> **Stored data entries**
● ● ● ● ● ● ●
===== config.mk =====
export PLATFORM = sky130hd
export DESIGN_NAME = unpooling_core_2x2_cxy_flat
export DESIGN_NICKNAME = d
export VERILOG_FILES = /design/src/rtl/unpooling_core_2x2_cxy_pkg.sv /design/src/rtl/unpooling_core_2x2_cxy_if.sv /design/src/rtl/unpooling_core_2x2_cxy_line_bank.sv /design/src/rtl/unpooling_core_2x2_cxy.sv /design/src/flat_wrapper.sv
export SDC_FILE = /design/constraint.sdc
export NUM_CORES = 1
export LEC_CHECK = 0
export BUFFER_PORTS_ARGS = -buffer_cell sky130_fd_sc_hd__buf_2
export CAP_MARGIN = 5
export CORE_MARGIN = 2
export CORE_UTILIZATION = 36
export CTS_CLUSTER_DIAMETER = 80
export DETAILED_ROUTE_END_ITERATION = 10
export PLACE_DENSITY_LB_ADDON = 0.3
export SLEW_MARGIN = 15
export SYNTH_ARGS = -nofsm -noshare
export SYNTH_HDL_FRONTEND = slang
export SYNTH_SLANG_ARGS = --single-unit

===== constraint.sdc =====
create_clock -name CLK -period 4.05 [get_ports CLK]
set_clock_uncertainty 0.2 [all_clocks]
set_input_delay 0.6075 -clock CLK [delete_from_list [all_inputs] [get_ports CLK]]
set_output_delay 0.6075 -clock CLK [all_outputs]
set_load 0.005 [all_outputs]

===== src/rtl/unpooling_core_2x2_cxy_pkg.sv =====
// Shared definitions for the 2x2 nearest-neighbour unpooling core:
// default geometry, pooled-side sizes and the read-side FSM encoding.
package unpool_pkg;

  localparam int DEF_WIDTH  = 16;
  localparam int DEF_HEIGHT = 16;
  localparam int IN_W       = DEF_WIDTH / 2;
  localparam int IN_H       = DEF_HEIGHT / 2;

  typedef enum logic [1:0] {
    IDLE  = 2'd0,
    ROW_A = 2'd1,
    ROW_B = 2'd2
  } rd_state_t;

endpackage


===== src/rtl/unpooling_core_2x2_cxy_if.sv =====
// Stream bundle for the unpooling core: pooled input side and upsampled
// output side, each with valid/ready. The core is the slave; the
// surrounding pipeline (or a bench) is the master.
interface unpooling_core_2x2_cxy_if #(
  parameter int DW = 24
);
  logic          DIN_VALID;
  logic [DW-1:0] DIN;
  logic          DIN_LAST_IN_LINE;
  logic          DIN_LAST_PIX;
  logic          DIN_READY;
  logic [DW-1:0] OUT;
  logic          VALID;
  logic          LAST_IN_LINE;
  logic          LAST_PIX;
  logic          OUT_READY;

  modport master (
    output DIN_VALID, DIN, DIN_LAST_IN_LINE, DIN_LAST_PIX, OUT_READY,
    input  DIN_READY, OUT, VALID, LAST_IN_LINE, LAST_PIX
  );

  modport slave (
    input  DIN_VALID, DIN, DIN_LAST_IN_LINE, DIN_LAST_PIX, OUT_READY,
    output DIN_READY, OUT, VALID, LAST_IN_LINE, LAST_PIX
  );
endinterface


===== src/rtl/unpooling_core_2x2_cxy_line_bank.sv =====
// One pooled-line bank: synchronous write port, asynchronous read port and
// a full flag that the write side sets and the read side clears.
module unpool_line_bank #(
  parameter int DEPTH = 8,
  parameter int AW    = 3,
  parameter int DW    = 24
) (
  input  logic          CLK,
  input  logic          RSTn,
  input  logic          we,
  input  logic [AW-1:0] waddr,
  input  logic [DW-1:0] wdata,
  input  logic [AW-1:0] raddr,
  output logic [DW-1:0] rdata,
  input  logic          set_full,
  input  logic          clr_full,
  output logic          full
);

  logic [DW-1:0] mem [DEPTH];

  // Pixel storage write.
  // NOTE: the array has no reset; the full flag alone decides whether its contents are meaningful.
  always_ff @(posedge CLK) begin
    if (we) mem[waddr] <= wdata;
  end

  // Full flag: set when the last pixel of a line lands, cleared when the line has been read out twice.
  // NOTE: sequential state uses non-blocking assignments so every flop samples pre-edge values.
  always_ff @(posedge CLK) begin
    if (!RSTn)         full <= 1'b0;
    else if (set_full) full <= 1'b1;
    else if (clr_full) full <= 1'b0;
  end

  assign rdata = mem[raddr];

endmodule


===== src/rtl/unpooling_core_2x2_cxy.sv =====
// 2x nearest-neighbour upsampler. Each pooled pixel becomes a 2x2 block:
// a pooled line is written into one of two ping-pong banks, then read out
// twice (ROW_A, ROW_B) with every pixel emitted on two consecutive columns.
// Optional build macro UNPOOL_PROTOCOL_CHECK_EN adds a sticky ERR output
// that flags DIN_LAST_IN_LINE / DIN_LAST_PIX disagreeing with the framing.
module unpooling_core_2x2_cxy
  import unpool_pkg::*;
#(
  parameter int P_WIDTH  = DEF_WIDTH,
  parameter int P_HEIGHT = DEF_HEIGHT,
  parameter int P_WCNT_W = 4,
  parameter int P_HCNT_W = 4,
  parameter int DW       = 24
) (
  input  logic                      CLK,
  input  logic                      RSTn,
  unpooling_core_2x2_cxy_if.slave   bus
`ifdef UNPOOL_PROTOCOL_CHECK_EN
  ,
  output logic                      ERR
`endif
);

  localparam int AW = P_WCNT_W - 1;
  localparam logic [AW-1:0]       IN_COL_LAST  = AW'(P_WIDTH / 2 - 1);
  localparam logic [P_WCNT_W-1:0] OUT_COL_LAST = P_WCNT_W'(P_WIDTH - 1);
  localparam logic [P_HCNT_W-1:0] OUT_ROW_LAST = P_HCNT_W'(P_HEIGHT - 1);

  logic [1:0]          full;
  logic                wr_sel;
  logic                rd_sel;
  logic [AW-1:0]       in_col;
  logic [P_WCNT_W-1:0] out_col;
  logic [P_HCNT_W-1:0] out_row;
  logic [DW-1:0]       rdata [2];
  rd_state_t           state;
  rd_state_t           state_nxt;
  rd_state_t           row_eff;
  logic                accept;
  logic                in_line_end;
  logic                load;
  logic                out_line_end;
  logic                release_bank;

  assign bus.DIN_READY = ~full[wr_sel];
  assign accept        = bus.DIN_VALID & ~full[wr_sel];
  assign in_line_end   = accept & (in_col == IN_COL_LAST);

  for (genvar b = 0; b < 2; b++) begin : g_bank
    unpool_line_bank #(
      .DEPTH (P_WIDTH / 2),
      .AW    (AW),
      .DW    (DW)
    ) u_bank (
      .CLK      (CLK),
      .RSTn     (RSTn),
      .we       (accept & (wr_sel == 1'(b))),
      .waddr    (in_col),
      .wdata    (bus.DIN),
      .raddr    (out_col[P_WCNT_W-1:1]),
      .rdata    (rdata[b]),
      .set_full (in_line_end & (wr_sel == 1'(b))),
      .clr_full (release_bank & (rd_sel == 1'(b))),
      .full     (full[b])
    );
  end

  // Write side: column counter and bank pointer advance on every accepted pixel.
  always_ff @(posedge CLK) begin
    if (!RSTn) begin
      in_col <= '0;
      wr_sel <= 1'b0;
    end else if (accept) begin
      in_col <= in_line_end ? '0 : in_col + 1'b1;
      if (in_line_end) wr_sel <= ~wr_sel;
    end
  end

  // Read FSM next state. IDLE with a full bank already behaves as ROW_A so the
  // first output pixel loads in the same cycle the full flag becomes visible.
  // A bank is released once its last ROW_B pixel is captured in the output
  // register, so the writer may refill it while that pixel waits downstream.
  // NOTE: every always_comb output gets a default first so no latch can be inferred.
  always_comb begin
    row_eff = state;
    if (state == IDLE && full[rd_sel]) row_eff = ROW_A;
    load         = (~bus.VALID | bus.OUT_READY) & (row_eff != IDLE);
    out_line_end = load & (out_col == OUT_COL_LAST);
    release_bank = out_line_end & (row_eff == ROW_B);
    state_nxt    = row_eff;
    if (out_line_end) begin
      if (row_eff == ROW_A) state_nxt = ROW_B;
      else                  state_nxt = full[~rd_sel] ? ROW_A : IDLE;
    end
  end

  // Read FSM state register.
  always_ff @(posedge CLK) begin
    if (!RSTn) state <= IDLE;
    else       state <= state_nxt;
  end

  // Read side counters and bank pointer advance on every output load.
  always_ff @(posedge CLK) begin
    if (!RSTn) begin
      out_col <= '0;
      out_row <= '0;
      rd_sel  <= 1'b0;
    end else if (load) begin
      out_col <= out_line_end ? '0 : out_col + 1'b1;
      if (out_line_end) out_row <= (out_row == OUT_ROW_LAST) ? '0 : out_row + 1'b1;
      if (release_bank) rd_sel <= ~rd_sel;
    end
  end

  // Output register: loads when empty or draining, holds everything while stalled.
  always_ff @(posedge CLK) begin
    if (!RSTn) begin
      bus.OUT          <= '0;
      bus.VALID        <= 1'b0;
      bus.LAST_IN_LINE <= 1'b0;
      bus.LAST_PIX     <= 1'b0;
    end else if (load) begin
      bus.OUT          <= rdata[rd_sel];
      bus.VALID        <= 1'b1;
      bus.LAST_IN_LINE <= (out_col == OUT_COL_LAST);
      bus.LAST_PIX     <= (out_col == OUT_COL_LAST) && (out_row == OUT_ROW_LAST);
    end else if (bus.OUT_READY) begin
      bus.VALID        <= 1'b0;
      bus.LAST_IN_LINE <= 1'b0;
      bus.LAST_PIX     <= 1'b0;
    end
  end

`ifdef UNPOOL_PROTOCOL_CHECK_EN
  localparam logic [P_HCNT_W-2:0] IN_ROW_LAST = (P_HCNT_W-1)'(P_HEIGHT / 2 - 1);

  logic [P_HCNT_W-2:0] in_row;

  // Protocol check: track the pooled row and flag any mismatching end-of-line/frame marker.
  always_ff @(posedge CLK) begin
    if (!RSTn) begin
      in_row <= '0;
      ERR    <= 1'b0;
    end else if (accept) begin
      if (in_line_end) in_row <= (in_row == IN_ROW_LAST) ? '0 : in_row + 1'b1;
      if ((bus.DIN_LAST_IN_LINE != (in_col == IN_COL_LAST)) ||
          (bus.DIN_LAST_PIX != ((in_col == IN_COL_LAST) && (in_row == IN_ROW_LAST))))
        ERR <= 1'b1;
    end
  end
`endif

endmodule


===== src/flat_wrapper.sv =====
// flat-port wrapper written by rule: the top's interface ports become plain ports
module unpooling_core_2x2_cxy_flat import unpool_pkg::*;
#(
  parameter int P_WIDTH  = DEF_WIDTH,
  parameter int P_HEIGHT = DEF_HEIGHT,
  parameter int P_WCNT_W = 4,
  parameter int P_HCNT_W = 4,
  parameter int DW       = 24
)
  (CLK, RSTn, bus_DIN_VALID, bus_DIN, bus_DIN_LAST_IN_LINE, bus_DIN_LAST_PIX, bus_OUT_READY, bus_DIN_READY, bus_OUT, bus_VALID, bus_LAST_IN_LINE, bus_LAST_PIX);
  unpooling_core_2x2_cxy_if #(.DW(DW)) bus_i ();
  input  logic CLK;
  input  logic RSTn;
  input wire logic [$bits(bus_i.DIN_VALID)-1:0] bus_DIN_VALID;
  input wire logic [$bits(bus_i.DIN)-1:0] bus_DIN;
  input wire logic [$bits(bus_i.DIN_LAST_IN_LINE)-1:0] bus_DIN_LAST_IN_LINE;
  input wire logic [$bits(bus_i.DIN_LAST_PIX)-1:0] bus_DIN_LAST_PIX;
  input wire logic [$bits(bus_i.OUT_READY)-1:0] bus_OUT_READY;
  output wire logic [$bits(bus_i.DIN_READY)-1:0] bus_DIN_READY;
  output wire logic [$bits(bus_i.OUT)-1:0] bus_OUT;
  output wire logic [$bits(bus_i.VALID)-1:0] bus_VALID;
  output wire logic [$bits(bus_i.LAST_IN_LINE)-1:0] bus_LAST_IN_LINE;
  output wire logic [$bits(bus_i.LAST_PIX)-1:0] bus_LAST_PIX;
  assign bus_i.DIN_VALID = bus_DIN_VALID;
  assign bus_i.DIN = bus_DIN;
  assign bus_i.DIN_LAST_IN_LINE = bus_DIN_LAST_IN_LINE;
  assign bus_i.DIN_LAST_PIX = bus_DIN_LAST_PIX;
  assign bus_i.OUT_READY = bus_OUT_READY;
  assign bus_DIN_READY = bus_i.DIN_READY;
  assign bus_OUT = bus_i.OUT;
  assign bus_VALID = bus_i.VALID;
  assign bus_LAST_IN_LINE = bus_i.LAST_IN_LINE;
  assign bus_LAST_PIX = bus_i.LAST_PIX;
  unpooling_core_2x2_cxy #(.P_WIDTH(P_WIDTH), .P_HEIGHT(P_HEIGHT), .P_WCNT_W(P_WCNT_W), .P_HCNT_W(P_HCNT_W), .DW(DW)) u_core (.CLK(CLK), .RSTn(RSTn), .bus(bus_i));
endmodule

== Yosys cells after proc, flatten, opt, wreduce, memory -nomap -nowiden ==
Memory sizes are Yosys's and may differ from the RTL's. A register that Yosys moved wholly into a read port is not among the register bits.
Cells that the tools add are included.

* Add/sub/neg operators: 3
* $mul: 0
* Divide/modulo/power cells: 0
* Order comparisons: 4
* Equal/unequal tests: 5
* Shifts and indexed selects: 0
* Muxes and demuxes: 32
* Bitwise gates (word level): 17
* Reductions and logical operators: 10

{| class="wikitable"
|+ Operator list
! cell !! count
|-
| 2-to-1 mux 24 bit || 3
|-
| 2-to-1 mux 1 bit || 19
|-
| 2-to-1 mux 3 bit || 5
|-
| AND 1 bit || 11
|-
| adder 4 x 1 -> 4 bit (second input constant) || 2
|-
| == test 4 bit (second input constant) || 2
|-
| 2-to-1 mux 4 bit || 2
|-
| nonzero test 2 bit || 4
|-
| < comparator 1 x 2 -> 1 bit (second input constant) || 3
|-
| 2-to-1 mux 2 bit || 3
|-
| AND reduction 2 bit || 3
|-
| inverter 1 bit || 4
|-
| adder 3 x 1 -> 3 bit (second input constant) || 1
|-
| == test 3 bit (second input constant) || 1
|-
| == test 2 x 1 -> 1 bit (second input constant) || 1
|-
| == test 2 bit (second input constant) || 1
|-
| greater-or-equal comparator 2 bit (second input constant) || 1
|-
| logical AND 1 bit || 2
|-
| zero test 2 bit || 1
|-
| inverter 1 -> 2 bit || 1
|-
| bitwise OR 1 bit || 1
|}

* Register bits after elaboration: 44
* Latch bits: 0
* Memory bits (writable): 384
* ROM bits: 0
* Input bits: 30
* Output and inout port bits: 28
* Logic and storage cells: 85
* Memories: 2

{| class="wikitable"
|+ Memories
! memory !! depth !! width !! read ports !! clocked after Yosys merged registers in !! wr ports !! RTL line !! source
|-
| u_core.g_bank[0].u_bank.mem || 8 || 24 || 1 || 1 || 1 || unpooling_core_2x2_cxy_line_bank.sv:20 || <nowiki>logic [DW-1:0] mem [DEPTH];</nowiki>
|-
| u_core.g_bank[1].u_bank.mem || 8 || 24 || 1 || 1 || 1 || unpooling_core_2x2_cxy_line_bank.sv:20 ||
|}

== Logic depth before layout (Yosys ltp) ==
* Depth after elaboration: 11
* Gate-level depth with buffers: 7
* Mapped depth without buffers: 5

== By module ==
Synthesis repeated with hierarchy kept, for this count alone.

* Cells, all modules: 791
* Area total of the unflattened synthesis: 16,654.7 µm²

{| class="wikitable"
|+ By module, submodules not included
! module !! times used !! cells each !! area each (µm²)
|-
| unpool_line_bank || 2 || 293 || 7,352.1
|-
| unpooling_core_2x2_cxy || 1 || 205 || 1,950.6
|}

== Least setup slack after synthesis ==
Ideal clock, no wire load.

* Path type: input to register
* Start point: input bus_DIN_VALID
* End point: memory u_core.g_bank[0].u_bank.mem[0][0] (enable)
* Library setup time: 0.466 ns
* Arrival time: 3.412 ns
* Data required time: 3.384 ns
* Path slack: -0.028 ns
* Cell stages on the path: 2
* Cells stage by stage: or3b_2 -> nor4_1

* Word-level cells in the longest chain between the ends: 4

{| class="wikitable"
|+ Ends and longest elaborated chain
! item !! RTL line !! source
|-
| start: declaration || flat_wrapper.sv:14 || <nowiki>input wire logic [$bits(bus_i.DIN_VALID)-1:0] bus_DIN_VALID;</nowiki>
|-
| AND 1 bit || unpooling_core_2x2_cxy.sv:46 || <nowiki>assign accept = bus.DIN_VALID & ~full[wr_sel];</nowiki>
|-
| AND 1 bit || unpooling_core_2x2_cxy.sv:57 || <nowiki>.we (accept & (wr_sel == 1'(b))),</nowiki>
|-
| 2-to-1 mux 1 bit || unpooling_core_2x2_cxy_line_bank.sv:25 || <nowiki>if (we) mem[waddr] <= wdata;</nowiki>
|-
| 2-to-1 mux 1 bit (implied by the code) || unpooling_core_2x2_cxy_line_bank.sv:25 ||
|-
| end: declaration || unpooling_core_2x2_cxy_line_bank.sv:20 ||
|}

Every way passes these cells.

== Worst setup path in the final report ==
* Start point: register u_core.rd_sel
* End point: register u_core.bus.OUT[17]

* Word-level cells in the longest chain between the ends: 6
* Elaborated cells on any way between the ends: 10
* Classes of those cells: 6 x mux; 2 x bitwise; 2 x reduce/logical

{| class="wikitable"
|+ Ends and longest elaborated chain
! item !! RTL line !! source
|-
| start: declaration || unpooling_core_2x2_cxy.sv:31 || <nowiki>logic rd_sel;</nowiki>
|-
| start signal: assignment || unpooling_core_2x2_cxy.sv:112 || <nowiki>if (release_bank) rd_sel <= ~rd_sel;</nowiki>
|-
| 2-to-1 mux 1 bit (implied by the code) (2 in series) || unpooling_core_2x2_cxy.sv:86 || <nowiki>if (state == IDLE && full[rd_sel]) row_eff = ROW_A;</nowiki>
|-
| logical AND 1 bit || unpooling_core_2x2_cxy.sv:86 ||
|-
| 2-to-1 mux 2 bit || unpooling_core_2x2_cxy.sv:86 ||
|-
| nonzero test 2 bit || unpooling_core_2x2_cxy.sv:87 || <nowiki>load = (~bus.VALID | bus.OUT_READY) & (row_eff != IDLE);</nowiki>
|-
| AND 1 bit || unpooling_core_2x2_cxy.sv:87 ||
|-
| end signal: assignment || unpooling_core_2x2_cxy.sv:124 || <nowiki>bus.OUT <= rdata[rd_sel];</nowiki>
|-
| end: declaration || unpooling_core_2x2_cxy_if.sv:25 || <nowiki>output DIN_READY, OUT, VALID, LAST_IN_LINE, LAST_PIX</nowiki>
|}

Several ways; a longest one is shown, not always the timed one. The select of a mux whose other input is x is not followed.
A chain may end at the register's enable or synchronous reset.

==> impl_metrics.toml <==
[outcome]
status = "completed"

[worst_setup_path]
reg2reg_depth = 5
critical_path.startpoint = "u_core.rd_sel$_SDFFE_PN0P_"
cp-end-kind = "flip-flop"
critPathArrivalTime_ps = 2910
r2r-start = "u_core.rd_sel$_SDFFE_PN0P_"
start_kind = "flip-flop"
timing.critical_path.max_delay_family = "compound AO/OA/AOI/OAI gates"
crit_fanout = 34
path_depth = 5
worstPathRequired_ps = 4320
crit_chain = "mux2i_2, a21oi_4, buf_4, o21ai_0, a31oi_1"
cpMaxStageDelayCell = "a21oi_4"
slowest_delay_ps = 910
crit_buf_inv = 1
r2r-end = "u_core.bus.OUT[17]$_SDFFE_PN0P_"
worst-setup-path-type = "reg -> reg"
cp-endpoint = "u_core.bus.OUT[17]$_SDFFE_PN0P_"
rrSetupSlack_ps = 1410

[global_route]
grt_pass1_wl_um = 53770
grt_usage_pct = 15.50
grt-ovfl-total = 0
first_global_vias = 8479
grt_max_degree = 57
antenna_found_initial = 0

[route]
wl_met2_um = 16560
viasPerCell = 5.240
drtPass1Iterations = 5
drt_wl_total_um = 36170
ant_nets = 0
m1WireLength_um = 16970
routedWlPerCell_um = 22.40
drt_iter0_markers = 795
route.vias.total = 8462
drc = 0
wl_met3_um = 1999
highest_layer = "met4"

[logic_synthesis]
syn_nets = 932
netlist_instances = 898
synthArstFlopShare_pct = 0
seq_area_frac_synth_pct = 76.43
synth_area_um2 = 16320
synth-edff-count = 384
ys_types = 43
synth_seq_cells = 431
ys.flop_type = "edfxtp_1"
syn_avg_cell_area_um2 = 18.17
yosysWarnings = 0

[sta]
worst_pin_slew_ps = 1135
slew_headroom_pct = 24.13
post-route-period-util_pct = 65.15
hold-worst-slack_ps = 179.4
finalHoldViolations = 0
slew_viol_final = 0
fin_tns_setup_ps = 0
rsz0062_at_grt = "false"
finalSetupViolCount = 0
period_minus_slack_ps = 2639
max_freq_ghz = 0.3790

[final_layout]
num_antenna_cells = 0
register_area_um2 = 12480
multiInputGateArea_um2 = 3716
fillerInstances = 4013
layout-drive-gt1-share_pct = 21.38
final_util_pct = 41.86
final_cells = 1615
nets = 1016
postLayoutCellArea_um2 = 18870
syn2layout_area_growth_pct = 15.66

[pwr]
power.density_nw_per_um2 = 473.1
clockPowerShare_pct = 43.6
p_switching_uw = 1739
leakage_uw = 0.005791
p_comb_share_pct = 1.7
switching_share_pct = 19.48
p_seq_share_pct = 54.8
max-vdd-ir-drop_mv = 0.3066
power.internal_uw = 7190

[cts]
cts_tree = "yes"
path_clk_slew_ps = 60
htreeDepth = 2
cts_made_buffers = 44
cts.sinks = 431
clk_latency_ps = 550
clk_path_buf_depth = 3
cts.repair.resized = 0
post-cts-setup-buffer-count = 0
root_buffer = "clkbuf_16"
hold_buffers = 0

[place]
dpl_cell_area_um2 = 17490
finalWeightedCongestion = 0.7493
placed_cells = 1536
portBuffers = 55
dp_hpwl_um = 19430

[floorplan]
die-area_um2 = 47050
rows = 78
core_area_um2 = 45090
chipWidth_um = 216.9
start_util_pct = 36.19
die_h_um = 216.9
io_pins = 58

[run]
drv_cap = 0

[worst_hold_path]
worstHoldPathType = "in -> reg"
==> cells in the mapped netlist (2+ instances only) <==
cell type | instances | share of area [%]
or3_1 | 2 | 0.077
nor2b_1 | 3 | 0.12
nor4_1 | 2 | 0.077
mux2i_1 | 104 | 6.4
buf_2 | 24 | 0.74
a211oi_1 | 2 | 0.092
inv_1 | 4 | 0.092
nor3_1 | 12 | 0.37
edfxtp_1 | 384 | 71
a21oi_1 | 14 | 0.43
o32ai_1 | 3 | 0.16
and3_1 | 6 | 0.23
or4_1 | 3 | 0.14
clkbuf_1 | 21 | 0.48
or3b_2 | 2 | 0.11
buf_6 | 2 | 0.14
ha_1 | 4 | 0.31
nor2_1 | 34 | 0.78
xnor2_1 | 2 | 0.11
dfxtp_1 | 47 | 5.8
o21ai_0 | 31 | 0.95
a31oi_1 | 26 | 1.0
mux4_2 | 45 | 6.2
nand3_1 | 8 | 0.25
o22ai_1 | 48 | 1.8
a22oi_1 | 21 | 0.97
or2_2 | 2 | 0.077
nand2_1 | 20 | 0.46
nand4_1 | 2 | 0.077
xor2_1 | 2 | 0.11
nand3b_1 | 2 | 0.092
nand2b_1 | 5 | 0.19
==> power by group through the flow <==
stage	Combinational (uW)	Clock [uW]	Sequential [uW]
floorplan	56.9	0	4980
global placement	147	0	4980
detailed placement	152	0	4980
CTS	152	3980	4890
global route	167	4140	4890
finish	150	3890	4890
==> cell usage in the layout (no fill, tap or decap), types with 20 or more instances in the layout <==
cell type  instances
edfxtp_1         384
nor2_1            27
dfxtp_1           45
buf_2             55
a22oi_1           21
clkbuf_16         44
o21ai_0           31
buf_4             31
mux4_2            45
nand2_1           20
mux2i_1          104
a31oi_1           26
o22ai_1           48
==> kinds of logic after synthesis <==
| kind of cell | count (synthesis) | share of synthesized area, % |
|---|---|---|
| flops | 431 | 76.43 |
| fa+ha+maj | 4 | 0.3067 |
| xor+xnor | 4 | 0.2147 |
| compound gates | 148 | 5.597 |
| simple gates | 107 | 3.228 |
| mux | 150 | 12.67 |
| buf+inv | 54 | 1.549 |
==> metrics by stage <==
stage	total power, uW	worst slack (ps)
floorplan	5038	103.1
finish	8929	1411
global route	9197	1198
detailed placement	5136	1339
global placement	5129	1365
CTS	9021	1392
==> sequential cells by signal (all words and copies together) (netlist names), named ones only <==
register	cells
u_core.g_bank.u_bank.mem	384
u_core.state	2
u_core.wr_sel	1
u_core.rd_sel	1
u_core.out_row	4
u_core.g_bank.u_bank.full	2
u_core.bus.LAST_IN_LINE	1
u_core.bus.LAST_PIX	1
u_core.out_col	4
u_core.bus.OUT	24
u_core.bus.VALID	1
u_core.in_col	3
==> final cells by class <==
| class | instances | area share (%) |
|---|---|---|
| Multi-Input combinational cell | 413 | 19.69 |
| Inverter | 5 | 0.09944 |
| Clock inverter | 15 | 0.8685 |
| Sequential cell | 431 | 66.12 |
| Clock buffer | 64 | 6.444 |
| Tap cell | 600 | 3.978 |
| Timing Repair Buffer | 87 | 2.798 |
==> tightest hold or removal path, cell delays in order <==
cell and delay, ps:
buf_2 110, or3b_2 110, a21oi_1 60
==> routing by layer <==
metal / track usage [%] / vias up
met3: 3.033 / 52
met1: 22.53 / 4363
met4: 3.813 / 0
li1: - / 3802
met5: 0 / -
met2: 24.06 / 245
● ● ● ● ● ● ●
> **Work task**
Return each full line of the entries that contains the word "twice".

> **Exercise response**
  // Full flag: set when the last pixel of a line lands, cleared when the line has been read out twice.
// twice (ROW_A, ROW_B) with every pixel emitted on two consecutive columns.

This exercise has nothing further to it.